The algorithm proposed by the invention finally evaluates the effectiveness and the quality of the body structure by the recall rate, the accuracy and the F1 measurement. The results of the comparison performed by the two methods are shown in table 1.

TABLE 1 results of similarity metric based execution of concept C and relationship S

From table 1 we can see that our proposed method AOL performs very efficiently, can be used for ontology construction of other domain knowledge, and both accuracy and recall are higher than CI methods.

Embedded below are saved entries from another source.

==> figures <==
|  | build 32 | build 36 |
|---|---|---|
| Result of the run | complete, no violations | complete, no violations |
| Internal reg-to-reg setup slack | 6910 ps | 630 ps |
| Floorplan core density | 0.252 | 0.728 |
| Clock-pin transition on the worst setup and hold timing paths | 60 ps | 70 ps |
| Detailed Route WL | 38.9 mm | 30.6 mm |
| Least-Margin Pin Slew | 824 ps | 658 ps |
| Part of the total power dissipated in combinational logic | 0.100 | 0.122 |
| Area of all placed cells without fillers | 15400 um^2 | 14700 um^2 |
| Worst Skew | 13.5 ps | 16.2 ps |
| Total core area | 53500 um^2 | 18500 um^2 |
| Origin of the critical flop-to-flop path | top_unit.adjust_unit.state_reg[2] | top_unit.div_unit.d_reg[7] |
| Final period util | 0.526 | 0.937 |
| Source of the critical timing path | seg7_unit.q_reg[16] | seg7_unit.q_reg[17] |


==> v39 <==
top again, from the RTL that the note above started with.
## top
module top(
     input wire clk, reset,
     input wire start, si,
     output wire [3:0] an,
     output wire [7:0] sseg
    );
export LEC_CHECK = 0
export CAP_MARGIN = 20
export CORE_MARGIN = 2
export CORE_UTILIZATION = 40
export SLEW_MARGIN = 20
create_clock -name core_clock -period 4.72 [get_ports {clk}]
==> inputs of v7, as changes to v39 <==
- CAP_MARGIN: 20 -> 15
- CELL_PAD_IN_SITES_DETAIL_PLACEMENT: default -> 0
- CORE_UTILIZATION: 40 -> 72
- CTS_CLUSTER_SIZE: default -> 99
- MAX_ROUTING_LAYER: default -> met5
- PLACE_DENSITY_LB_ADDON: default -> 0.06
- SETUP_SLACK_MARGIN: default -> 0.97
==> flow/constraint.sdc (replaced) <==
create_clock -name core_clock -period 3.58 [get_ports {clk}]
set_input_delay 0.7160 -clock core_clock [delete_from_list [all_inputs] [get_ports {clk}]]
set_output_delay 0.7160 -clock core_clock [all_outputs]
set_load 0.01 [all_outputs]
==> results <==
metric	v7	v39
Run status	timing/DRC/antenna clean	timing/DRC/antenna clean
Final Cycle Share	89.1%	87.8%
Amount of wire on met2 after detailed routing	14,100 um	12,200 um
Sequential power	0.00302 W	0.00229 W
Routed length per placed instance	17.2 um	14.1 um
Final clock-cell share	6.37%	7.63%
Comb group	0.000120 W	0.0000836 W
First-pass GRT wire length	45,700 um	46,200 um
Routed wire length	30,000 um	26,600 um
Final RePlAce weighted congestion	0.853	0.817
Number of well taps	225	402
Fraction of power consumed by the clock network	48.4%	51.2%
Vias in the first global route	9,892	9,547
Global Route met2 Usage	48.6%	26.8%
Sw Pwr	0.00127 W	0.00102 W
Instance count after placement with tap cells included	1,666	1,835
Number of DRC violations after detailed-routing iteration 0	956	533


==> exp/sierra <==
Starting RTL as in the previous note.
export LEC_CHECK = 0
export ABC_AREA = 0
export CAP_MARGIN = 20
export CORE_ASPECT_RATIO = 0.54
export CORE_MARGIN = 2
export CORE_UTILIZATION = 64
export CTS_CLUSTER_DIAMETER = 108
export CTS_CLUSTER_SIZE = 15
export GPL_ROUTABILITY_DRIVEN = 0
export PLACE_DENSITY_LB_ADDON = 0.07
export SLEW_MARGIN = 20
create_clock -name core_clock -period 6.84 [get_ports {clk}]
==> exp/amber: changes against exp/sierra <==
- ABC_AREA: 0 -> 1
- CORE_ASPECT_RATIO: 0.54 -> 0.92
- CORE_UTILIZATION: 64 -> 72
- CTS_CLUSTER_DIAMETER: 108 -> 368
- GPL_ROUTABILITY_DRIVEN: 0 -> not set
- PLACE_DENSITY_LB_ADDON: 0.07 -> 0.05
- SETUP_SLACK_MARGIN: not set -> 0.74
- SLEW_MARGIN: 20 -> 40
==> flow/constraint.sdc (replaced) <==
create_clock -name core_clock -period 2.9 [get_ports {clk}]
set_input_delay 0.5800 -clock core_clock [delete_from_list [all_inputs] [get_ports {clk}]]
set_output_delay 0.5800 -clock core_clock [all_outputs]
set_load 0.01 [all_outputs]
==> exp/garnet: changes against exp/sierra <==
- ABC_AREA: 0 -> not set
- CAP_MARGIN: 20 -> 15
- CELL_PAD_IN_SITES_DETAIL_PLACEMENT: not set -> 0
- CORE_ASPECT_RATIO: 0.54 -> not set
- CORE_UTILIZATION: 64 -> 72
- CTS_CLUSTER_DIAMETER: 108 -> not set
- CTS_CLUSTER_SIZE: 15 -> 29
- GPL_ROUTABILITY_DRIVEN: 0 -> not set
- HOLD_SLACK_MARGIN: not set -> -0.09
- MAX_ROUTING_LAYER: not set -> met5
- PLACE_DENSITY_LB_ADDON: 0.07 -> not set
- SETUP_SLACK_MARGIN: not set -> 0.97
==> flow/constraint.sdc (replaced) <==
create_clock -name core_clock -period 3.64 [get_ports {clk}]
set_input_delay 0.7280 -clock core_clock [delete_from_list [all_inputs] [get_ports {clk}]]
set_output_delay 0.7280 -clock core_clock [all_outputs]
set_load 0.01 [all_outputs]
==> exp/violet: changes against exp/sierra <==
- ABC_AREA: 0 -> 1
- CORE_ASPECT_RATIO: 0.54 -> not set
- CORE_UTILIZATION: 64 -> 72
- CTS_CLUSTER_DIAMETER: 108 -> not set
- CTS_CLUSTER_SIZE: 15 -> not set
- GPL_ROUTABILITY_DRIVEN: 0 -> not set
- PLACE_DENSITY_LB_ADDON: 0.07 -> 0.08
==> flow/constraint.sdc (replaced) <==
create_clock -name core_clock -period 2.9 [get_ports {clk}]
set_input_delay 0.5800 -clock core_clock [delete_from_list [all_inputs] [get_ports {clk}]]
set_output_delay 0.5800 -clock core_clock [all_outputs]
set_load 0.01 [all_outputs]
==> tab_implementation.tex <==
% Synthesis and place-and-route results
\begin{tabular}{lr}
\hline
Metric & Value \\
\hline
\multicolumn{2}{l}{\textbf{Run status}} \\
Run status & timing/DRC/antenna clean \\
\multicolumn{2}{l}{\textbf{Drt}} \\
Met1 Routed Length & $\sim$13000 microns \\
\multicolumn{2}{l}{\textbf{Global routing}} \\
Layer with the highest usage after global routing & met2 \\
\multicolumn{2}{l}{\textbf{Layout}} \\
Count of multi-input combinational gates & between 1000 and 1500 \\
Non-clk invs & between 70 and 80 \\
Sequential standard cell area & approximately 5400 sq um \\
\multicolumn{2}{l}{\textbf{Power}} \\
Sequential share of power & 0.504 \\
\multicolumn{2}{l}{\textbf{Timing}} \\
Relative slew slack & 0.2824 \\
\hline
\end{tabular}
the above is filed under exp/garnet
== main ==
// top
module top(
    input logic clock, reset,
    input logic [9:0] inp,
    output logic [9:0] out
);
    logic [15:0] a, b, y;
    logic [3:0] sel;
    logic signal;
    input_16 in1(.clock, .reset, .data_in(inp), .num1(a), .num2(b), .op(sel), .start(signal));
    fpu_16 calc(.a, .b_ori(b), .sel, .y);
    output_16 out1(.clock, .reset, .ans(y), .done_calc(signal), .data_out(out));
endmodule
Size: ~2300 cells after synthesis, about 48 flip-flops, ~0.016 mm² of cells after synthesis.
Settings: LEC_CHECK=0, CAP_MARGIN=20, CORE_MARGIN=2, CORE_UTILIZATION=72, CTS_CLUSTER_SIZE=50, PLACE_DENSITY=0.76, SLEW_MARGIN=20; clock period 7.84 ns.
run.sh (not shown) runs the stock make flow with config.mk's settings and CLKGATE_MAP_FILE=.
main ran in full, but the layout does not pass; the checks complain about negative setup slack.
Inputs modified between main and the feature branch:
- CAP_MARGIN now 40, was 20
- HOLD_SLACK_MARGIN now 0.3, previously not set
- CORE_UTILIZATION now 65, was 72
- SETUP_SLACK_MARGIN now -0.39, previously not set
- CTS_CLUSTER_SIZE now 31, was 50
- PLACE_DENSITY no longer set, was 0.76
- the clock period (ns, I/O delays scaled along) now 5.03, was 7.84
Notes after the runs:
- As the logs show, the feature branch stopped at global routing (5_1_grt) after a tool error, so it never reached the end of the flow.
- Row post-CTS resize count: the feature branch higher / main lower
- Diff main -> the feature branch | total die size | increase of 10%
- Diff main..the feature branch | number of clock buffers inserted by TritonCTS | unchanged
- Number of placed I/O pins came out exactly the same in the feature branch and main.
- Diff the feature branch..main | portion of the post-synthesis area used by sequential elements | unchanged
- From the feature branch to main, count of hold buffers inserted by post-cts repair did not move at all.
- The feature branch vs. main: starting density of the core -7.2 points, chip area estimate from yosys synthesis ~0 delta, height of the die +5.1%.
- Going from main to the feature branch, the worst slack at placement was found to have gone down by 2.33 ns.

== run 1 ==
Starting RTL as in the previous note.
==> flow/design.v (excerpt) <==
module top(
    input logic clock, reset,
    input logic [9:0] inp,
    output logic [9:0] out
);
export LEC_CHECK = 0
export ABC_AREA = 0
export CAP_MARGIN = 25
export CELL_PAD_IN_SITES_DETAIL_PLACEMENT = 1
export CELL_PAD_IN_SITES_GLOBAL_PLACEMENT = 0
export CORE_MARGIN = 5
export CORE_UTILIZATION = 36
export CTS_CLUSTER_DIAMETER = 77
export GPL_ROUTABILITY_DRIVEN = 0
export GPL_TIMING_DRIVEN = 0
export HOLD_SLACK_MARGIN = 0.07
export MIN_ROUTING_LAYER = met1
export PLACE_DENSITY_LB_ADDON = 0.04
export SLEW_MARGIN = 10
create_clock -name core_clock -period 5.74 [get_ports {clock}]
Completing all stages was not enough for run 1: its layout failed the final checks because of setup timing.
The inputs of run 2 differ from those of run 1 as listed below.
- clearing CELL_PAD_IN_SITES_GLOBAL_PLACEMENT, which used to be 0
- swapping 36 for 72 in CORE_UTILIZATION
- clearing ABC_AREA, which used to be 0
- clearing PLACE_DENSITY_LB_ADDON, which used to be 0.04
- clearing CELL_PAD_IN_SITES_DETAIL_PLACEMENT, which used to be 1
- swapping 5 for 2 in CORE_MARGIN
- clearing GPL_ROUTABILITY_DRIVEN, which used to be 0
- swapping 25 for 20 in CAP_MARGIN
- swapping 10 for 20 in SLEW_MARGIN
- putting CTS_CLUSTER_SIZE at 50 where nothing was set
- swapping 77 for 28 in CTS_CLUSTER_DIAMETER
- clearing GPL_TIMING_DRIVEN, which used to be 0
- clearing MIN_ROUTING_LAYER, which used to be met1
- putting PLACE_DENSITY at 0.35 where nothing was set
- clearing HOLD_SLACK_MARGIN, which used to be 0.07
- swapping 5.74 for 7.84 in the clock period (ns, I/O delays scaled along)
==> comparison <==
- Run 2 vs. run 1: die footprint fell 26000 sq um; maximum number of pins on one net before global-route repair moved up; via count increased 2083; wire length decreased about 8%; number of cells in the finished layout apart from fillers -323.
- Complete run, failing final checks: run 2, reason setup timing.
- Between run 2 and run 1, the clock-buffer cell count figures differ only marginally.
## Diff of input files: run 3 against run 2
- CORE_UTILIZATION now 47, was 72
- SLEW_MARGIN now 5, was 20
- PLACE_DENSITY_LB_ADDON now 0.21, previously not set
- CORE_MARGIN now 5, was 2
- SETUP_SLACK_MARGIN now 0.06, previously not set
- GPL_TIMING_DRIVEN now 0, previously not set
- HOLD_SLACK_MARGIN now 0.21, previously not set
- CELL_PAD_IN_SITES_DETAIL_PLACEMENT now 1, previously not set
- ABC_AREA now 0, previously not set
- TNS_END_PERCENT now 50, previously not set
- CTS_CLUSTER_DIAMETER now 46, was 28
- CTS_CLUSTER_SIZE now 55, was 50
- PLACE_DENSITY no longer set, was 0.35
- the clock period (ns, I/O delays scaled along) now 8.72, was 7.84
Notes after the runs:
- In run 2 the implementation completed, yet the final layout does not meet the checks, the culprit being setup timing.
- Status run 3: flow complete, layout not clean - setup timing
- Run 3: number of standard cells in the layout, taps in and fillers out is about 4.7% higher than what run 2 reported.
- Core box area (lower): run 2
- Compared with run 2, run 3 shows final worst-path setup slack higher by 280 ps.
- Run 2 ended up with out1.data_out[7]$_DFF_PP0_ as its critical path capture point; run 3 ended up with out1.data_out[9]$_DFF_PP0_.
[inputs] run 4 vs run 3
- swapping 5 for 2 in CORE_MARGIN
- swapping 47 for 69 in CORE_UTILIZATION
- clearing TNS_END_PERCENT, which used to be 50
- swapping 0.21 for -0.07 in HOLD_SLACK_MARGIN
- clearing GPL_TIMING_DRIVEN, which used to be 0
- putting PLACE_DENSITY at 0.66 where nothing was set
- clearing CELL_PAD_IN_SITES_DETAIL_PLACEMENT, which used to be 1
- swapping 5 for 20 in SLEW_MARGIN
- clearing SETUP_SLACK_MARGIN, which used to be 0.06
- clearing ABC_AREA, which used to be 0
- clearing CTS_CLUSTER_DIAMETER, which used to be 46
- clearing PLACE_DENSITY_LB_ADDON, which used to be 0.21
- swapping 55 for 50 in CTS_CLUSTER_SIZE
- swapping 8.72 for 7.57 in the clock period (ns, I/O delays scaled along)
==> comparison <==
Run 3 finished all stages; however, its layout fails the closing checks, the failures being setup timing.
Complete run, failing final checks: run 4, reason setup timing.
Run 3 → run 4: fmax increased 0.0013 GHz, met1 capacity usage during global routing increased 12 points, minimum hold slack decreased 6.7 ps, cell area increased 720 sq um.
Taking run 3 as the reference, in run 4 violation count after the first detailed-routing iteration shows an increase of 51%; layout-stage area growth over the synthesis result shows an increase of 4.4 points.
Against run 3, run 4 comes in about 12% higher on critical path depth in cells.
What run 4 reported for non-clock buffer count has to be multiplied by 0.71 to get the figure for run 3.
Diff run 3 -> run 4: aggregate routed wire length now smaller, sequential share of layout area now sits lower.
The following lists how run 5 was set up differently from run 4:
- GPL_ROUTABILITY_DRIVEN newly set to 1
- TNS_END_PERCENT newly set to 25
- CORE_MARGIN changed from 2 to 8
- SETUP_SLACK_MARGIN newly set to 1.65
- CELL_PAD_IN_SITES_DETAIL_PLACEMENT newly set to 1
- CTS_CLUSTER_SIZE removed (was 50)
- MAX_ROUTING_LAYER newly set to met5
- HOLD_SLACK_MARGIN removed (was -0.07)
- GPL_TIMING_DRIVEN newly set to 0
- SLEW_MARGIN changed from 20 to 10
- PLACE_DENSITY changed from 0.66 to 0.6
- ABC_AREA newly set to 1
- CAP_MARGIN changed from 20 to 15
- MIN_ROUTING_LAYER newly set to met1
- CTS_CLUSTER_DIAMETER newly set to 359
- CELL_PAD_IN_SITES_GLOBAL_PLACEMENT newly set to 0
- CORE_UTILIZATION changed from 69 to 66
- the clock period (ns, I/O delays scaled along) changed from 7.57 to 5.99
==> results <==
On count of instantiated cells in the yosys netlist: run 5 sits above run 4. Sort run 5 and run 4 by area fraction in and, or, nand and nor cells asc -> top: run 4. There was hardly any difference in area of the core between run 5 and run 4. Run 4: flow complete, layout not clean; failing: setup timing. Run 5 | ERROR | detailed placement (3_5_place_dp). Per the comparison of run 5 with run 4, vertical die dimension increased 7.1%; synthesized instance count increased about 13%; count of unique library cells instantiated by Yosys decreased about 34%. Higher initial core utilization was reported by run 4, not run 5. For the area figure in the yosys stat output, run 5 came in about 5% lower than run 4 did.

FIG. 2 shows the number of words contained in each concept, and in the process of experiments, the number of words contained in each concept influences the accuracy of ontology construction. The experimental result shows that if each concept contains less than 10 vocabulary quantities, the accuracy of ontology construction is seriously influenced. Conversely, if each concept contains a larger number of words, the accuracy of constructing the ontology is higher. However, the more the concepts that are not included, the better, through experimental test analysis, the result that each concept includes 16 vocabularies is better, if the concepts include too many vocabularies, some low-frequency vocabularies appearing in the corpus can appear in the concepts, the abstract meaning of the concepts in the ontology construction is not large, and the actual quality of the ontology construction can be influenced.

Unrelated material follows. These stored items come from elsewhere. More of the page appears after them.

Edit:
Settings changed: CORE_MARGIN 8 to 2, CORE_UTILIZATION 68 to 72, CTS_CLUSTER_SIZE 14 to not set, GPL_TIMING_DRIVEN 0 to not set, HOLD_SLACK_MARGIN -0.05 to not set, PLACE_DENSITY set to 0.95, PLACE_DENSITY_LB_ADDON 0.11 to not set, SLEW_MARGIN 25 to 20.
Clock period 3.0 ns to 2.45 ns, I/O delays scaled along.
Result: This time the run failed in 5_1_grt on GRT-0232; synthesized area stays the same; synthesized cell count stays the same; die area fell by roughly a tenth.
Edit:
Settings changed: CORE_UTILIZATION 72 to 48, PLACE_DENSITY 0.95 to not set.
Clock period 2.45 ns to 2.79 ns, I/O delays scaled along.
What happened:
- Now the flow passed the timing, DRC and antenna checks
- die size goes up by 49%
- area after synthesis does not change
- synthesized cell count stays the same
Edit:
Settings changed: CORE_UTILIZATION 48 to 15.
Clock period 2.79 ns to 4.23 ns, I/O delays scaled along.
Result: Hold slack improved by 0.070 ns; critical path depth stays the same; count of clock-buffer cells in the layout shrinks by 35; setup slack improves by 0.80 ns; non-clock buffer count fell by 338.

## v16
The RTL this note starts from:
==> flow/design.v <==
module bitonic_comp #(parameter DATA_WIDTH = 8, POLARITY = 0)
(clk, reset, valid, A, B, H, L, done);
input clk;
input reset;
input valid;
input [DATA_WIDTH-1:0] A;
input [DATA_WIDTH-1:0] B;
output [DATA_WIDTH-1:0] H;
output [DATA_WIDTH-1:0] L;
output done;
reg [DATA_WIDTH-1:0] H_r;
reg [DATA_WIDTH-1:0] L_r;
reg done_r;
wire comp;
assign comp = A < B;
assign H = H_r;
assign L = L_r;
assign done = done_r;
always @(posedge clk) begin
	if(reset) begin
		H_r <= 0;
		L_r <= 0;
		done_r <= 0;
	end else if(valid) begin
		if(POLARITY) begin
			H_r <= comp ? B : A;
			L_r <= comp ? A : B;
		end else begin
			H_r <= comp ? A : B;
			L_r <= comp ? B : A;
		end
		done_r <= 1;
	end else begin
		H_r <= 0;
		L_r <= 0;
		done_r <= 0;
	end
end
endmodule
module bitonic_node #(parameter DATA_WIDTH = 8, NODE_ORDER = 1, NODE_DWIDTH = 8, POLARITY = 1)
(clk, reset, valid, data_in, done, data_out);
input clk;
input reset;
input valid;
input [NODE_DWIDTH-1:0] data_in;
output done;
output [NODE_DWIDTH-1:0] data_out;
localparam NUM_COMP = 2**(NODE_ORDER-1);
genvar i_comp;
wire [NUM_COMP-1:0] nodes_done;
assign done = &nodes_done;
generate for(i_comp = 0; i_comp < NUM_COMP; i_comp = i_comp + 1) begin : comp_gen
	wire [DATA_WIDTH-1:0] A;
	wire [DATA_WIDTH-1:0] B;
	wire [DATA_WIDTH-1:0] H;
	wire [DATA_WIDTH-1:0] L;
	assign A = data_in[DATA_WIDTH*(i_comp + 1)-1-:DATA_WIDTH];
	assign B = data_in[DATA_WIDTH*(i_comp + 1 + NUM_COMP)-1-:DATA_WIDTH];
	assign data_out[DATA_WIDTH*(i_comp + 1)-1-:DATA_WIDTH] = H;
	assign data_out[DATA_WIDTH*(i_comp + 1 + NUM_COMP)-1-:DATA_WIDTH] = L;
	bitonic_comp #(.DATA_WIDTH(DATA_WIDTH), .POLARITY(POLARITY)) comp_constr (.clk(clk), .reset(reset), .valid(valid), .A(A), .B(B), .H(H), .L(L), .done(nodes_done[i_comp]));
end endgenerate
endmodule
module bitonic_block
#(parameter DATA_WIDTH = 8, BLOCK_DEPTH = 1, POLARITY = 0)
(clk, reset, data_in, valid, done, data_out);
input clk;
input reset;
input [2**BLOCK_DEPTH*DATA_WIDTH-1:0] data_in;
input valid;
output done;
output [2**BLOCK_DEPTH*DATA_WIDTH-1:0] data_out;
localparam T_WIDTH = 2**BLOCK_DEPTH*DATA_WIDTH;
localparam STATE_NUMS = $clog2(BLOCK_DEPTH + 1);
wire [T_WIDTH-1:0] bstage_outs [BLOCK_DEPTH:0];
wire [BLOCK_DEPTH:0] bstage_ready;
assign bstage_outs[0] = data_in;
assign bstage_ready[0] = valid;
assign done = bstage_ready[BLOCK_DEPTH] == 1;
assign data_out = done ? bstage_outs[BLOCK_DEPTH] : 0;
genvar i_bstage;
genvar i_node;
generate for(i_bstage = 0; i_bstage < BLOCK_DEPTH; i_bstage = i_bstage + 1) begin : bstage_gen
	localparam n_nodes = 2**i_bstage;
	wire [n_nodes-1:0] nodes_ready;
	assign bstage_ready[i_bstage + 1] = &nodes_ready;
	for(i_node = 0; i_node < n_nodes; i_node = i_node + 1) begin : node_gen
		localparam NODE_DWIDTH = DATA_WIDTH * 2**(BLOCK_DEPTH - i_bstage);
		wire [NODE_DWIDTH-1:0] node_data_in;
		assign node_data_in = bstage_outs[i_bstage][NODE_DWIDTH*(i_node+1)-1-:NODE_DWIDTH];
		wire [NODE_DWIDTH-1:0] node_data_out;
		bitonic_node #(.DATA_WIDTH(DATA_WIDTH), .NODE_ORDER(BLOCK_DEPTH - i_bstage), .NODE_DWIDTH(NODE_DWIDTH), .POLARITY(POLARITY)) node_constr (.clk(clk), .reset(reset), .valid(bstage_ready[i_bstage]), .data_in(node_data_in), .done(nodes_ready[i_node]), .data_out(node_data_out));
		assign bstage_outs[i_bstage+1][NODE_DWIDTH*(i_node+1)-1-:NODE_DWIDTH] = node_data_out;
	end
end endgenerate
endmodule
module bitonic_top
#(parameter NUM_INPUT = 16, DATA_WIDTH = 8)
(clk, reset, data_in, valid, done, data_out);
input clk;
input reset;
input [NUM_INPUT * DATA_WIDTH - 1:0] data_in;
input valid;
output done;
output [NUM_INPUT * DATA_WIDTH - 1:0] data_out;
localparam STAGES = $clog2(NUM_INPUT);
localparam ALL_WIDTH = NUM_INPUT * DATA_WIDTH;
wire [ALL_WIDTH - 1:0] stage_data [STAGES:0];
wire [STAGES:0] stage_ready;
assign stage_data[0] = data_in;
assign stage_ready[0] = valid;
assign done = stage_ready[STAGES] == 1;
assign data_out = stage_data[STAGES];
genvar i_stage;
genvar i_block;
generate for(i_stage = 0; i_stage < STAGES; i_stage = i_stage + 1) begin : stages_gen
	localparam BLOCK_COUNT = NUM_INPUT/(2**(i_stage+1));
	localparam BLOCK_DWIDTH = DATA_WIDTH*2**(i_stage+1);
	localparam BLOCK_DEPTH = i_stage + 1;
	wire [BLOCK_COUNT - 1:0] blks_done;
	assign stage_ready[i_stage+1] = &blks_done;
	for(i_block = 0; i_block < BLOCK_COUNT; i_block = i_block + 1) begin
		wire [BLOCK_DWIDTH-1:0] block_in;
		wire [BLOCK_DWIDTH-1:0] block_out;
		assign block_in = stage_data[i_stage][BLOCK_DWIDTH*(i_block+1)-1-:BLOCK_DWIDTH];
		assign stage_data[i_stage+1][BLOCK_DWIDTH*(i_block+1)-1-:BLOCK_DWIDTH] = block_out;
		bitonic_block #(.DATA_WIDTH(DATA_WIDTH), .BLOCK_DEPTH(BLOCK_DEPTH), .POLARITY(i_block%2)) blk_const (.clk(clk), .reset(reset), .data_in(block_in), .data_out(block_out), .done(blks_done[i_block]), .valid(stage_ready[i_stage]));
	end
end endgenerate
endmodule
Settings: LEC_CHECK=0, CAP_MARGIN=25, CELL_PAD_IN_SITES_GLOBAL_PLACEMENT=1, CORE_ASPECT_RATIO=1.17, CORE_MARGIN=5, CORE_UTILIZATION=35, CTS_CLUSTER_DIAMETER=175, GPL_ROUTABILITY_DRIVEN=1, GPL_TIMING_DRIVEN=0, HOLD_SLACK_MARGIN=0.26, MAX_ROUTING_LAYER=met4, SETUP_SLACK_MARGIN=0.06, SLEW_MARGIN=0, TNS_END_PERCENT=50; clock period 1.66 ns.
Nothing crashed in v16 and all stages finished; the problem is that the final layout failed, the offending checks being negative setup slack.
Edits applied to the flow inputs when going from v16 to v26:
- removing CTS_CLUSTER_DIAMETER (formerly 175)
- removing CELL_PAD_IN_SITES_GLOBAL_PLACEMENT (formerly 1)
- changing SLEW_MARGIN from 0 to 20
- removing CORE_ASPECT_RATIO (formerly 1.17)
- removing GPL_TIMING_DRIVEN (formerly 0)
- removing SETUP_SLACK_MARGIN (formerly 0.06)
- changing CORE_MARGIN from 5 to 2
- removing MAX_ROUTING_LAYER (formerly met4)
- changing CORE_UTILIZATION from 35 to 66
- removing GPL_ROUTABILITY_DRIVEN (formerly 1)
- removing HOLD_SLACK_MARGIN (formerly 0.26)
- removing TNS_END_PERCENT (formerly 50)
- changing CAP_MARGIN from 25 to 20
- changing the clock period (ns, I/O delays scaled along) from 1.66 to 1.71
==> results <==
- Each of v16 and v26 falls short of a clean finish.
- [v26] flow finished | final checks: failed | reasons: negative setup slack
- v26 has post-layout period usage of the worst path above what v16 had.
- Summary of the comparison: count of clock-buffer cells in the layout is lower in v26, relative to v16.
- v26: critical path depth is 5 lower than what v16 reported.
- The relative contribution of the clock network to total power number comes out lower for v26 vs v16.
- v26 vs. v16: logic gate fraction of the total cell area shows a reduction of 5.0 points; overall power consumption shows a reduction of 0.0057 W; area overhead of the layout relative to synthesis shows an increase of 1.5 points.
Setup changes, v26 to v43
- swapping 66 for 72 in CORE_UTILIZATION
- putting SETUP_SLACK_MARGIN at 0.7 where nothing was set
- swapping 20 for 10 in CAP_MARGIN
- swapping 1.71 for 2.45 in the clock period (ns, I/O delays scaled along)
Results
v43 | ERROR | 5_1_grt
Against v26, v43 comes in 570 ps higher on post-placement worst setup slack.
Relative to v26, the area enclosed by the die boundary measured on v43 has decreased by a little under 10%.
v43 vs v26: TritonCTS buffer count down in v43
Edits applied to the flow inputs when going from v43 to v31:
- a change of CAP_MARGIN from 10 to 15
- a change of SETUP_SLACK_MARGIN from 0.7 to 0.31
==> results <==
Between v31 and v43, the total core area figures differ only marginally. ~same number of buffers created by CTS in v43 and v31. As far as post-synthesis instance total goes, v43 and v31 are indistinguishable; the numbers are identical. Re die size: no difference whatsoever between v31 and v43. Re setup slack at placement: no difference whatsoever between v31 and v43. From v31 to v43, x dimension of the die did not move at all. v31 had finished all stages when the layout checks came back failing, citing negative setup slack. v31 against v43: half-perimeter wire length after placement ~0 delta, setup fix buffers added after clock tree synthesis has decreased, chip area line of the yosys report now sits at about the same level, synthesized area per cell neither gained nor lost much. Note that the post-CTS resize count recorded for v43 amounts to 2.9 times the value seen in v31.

In fig. 3, we show a detailed diagram of the accuracy of the algorithm execution, which shows how the algorithm execution is a change of F1 value when the download threshold value thct of CosTMI metric is 0.93, and in fig. 3, we can see that the F1 value is the highest when the number of body levels is 7.

Claims

1. A body construction method based on a Topic Model is characterized by comprising the following steps:

the method comprises the steps of firstly, extracting concepts from a given document corpus by using an LDA model, generating a concept set by using the extracted concepts, and then performing concept hierarchy subdivision to generate a hierarchy G of an ontology, wherein T is { T1, T2, … and tm } which is a concept set and is defined as an upper-layer concept set; t '{ T1', T2 ', …, tm' } is a set of sub-concepts, defined as a set of concepts at a lower level of the set of concepts at an upper level T; e is a set of edges, each eij epsilon E represents that the ith concept ti in the concept set T is connected with the jth concept tj 'in the sub-concept set T' by an edge, wherein the following rules are followed when the concept hierarchy subdivision is carried out to generate the hierarchy G constructed by the ontology:

rule 1: if ti ∈ T, tj ' ∈ T ', NT < NT ', the conclusion is: the concept level of the concept set T is higher than that of the concept set T, wherein NT and NT 'are the level levels of the concept set T and the concept set T', respectively;

rule 2: if ti e T, tj 'e T',

is an empty set;

wherein P (w, w ') ═ P (w) P (w' | w);

in the formula, P (w '| z ═ j) is a conditional probability of w' when the topic is j, and P (z ═ j | w) is a conditional probability of the topic j when the vocabulary is w.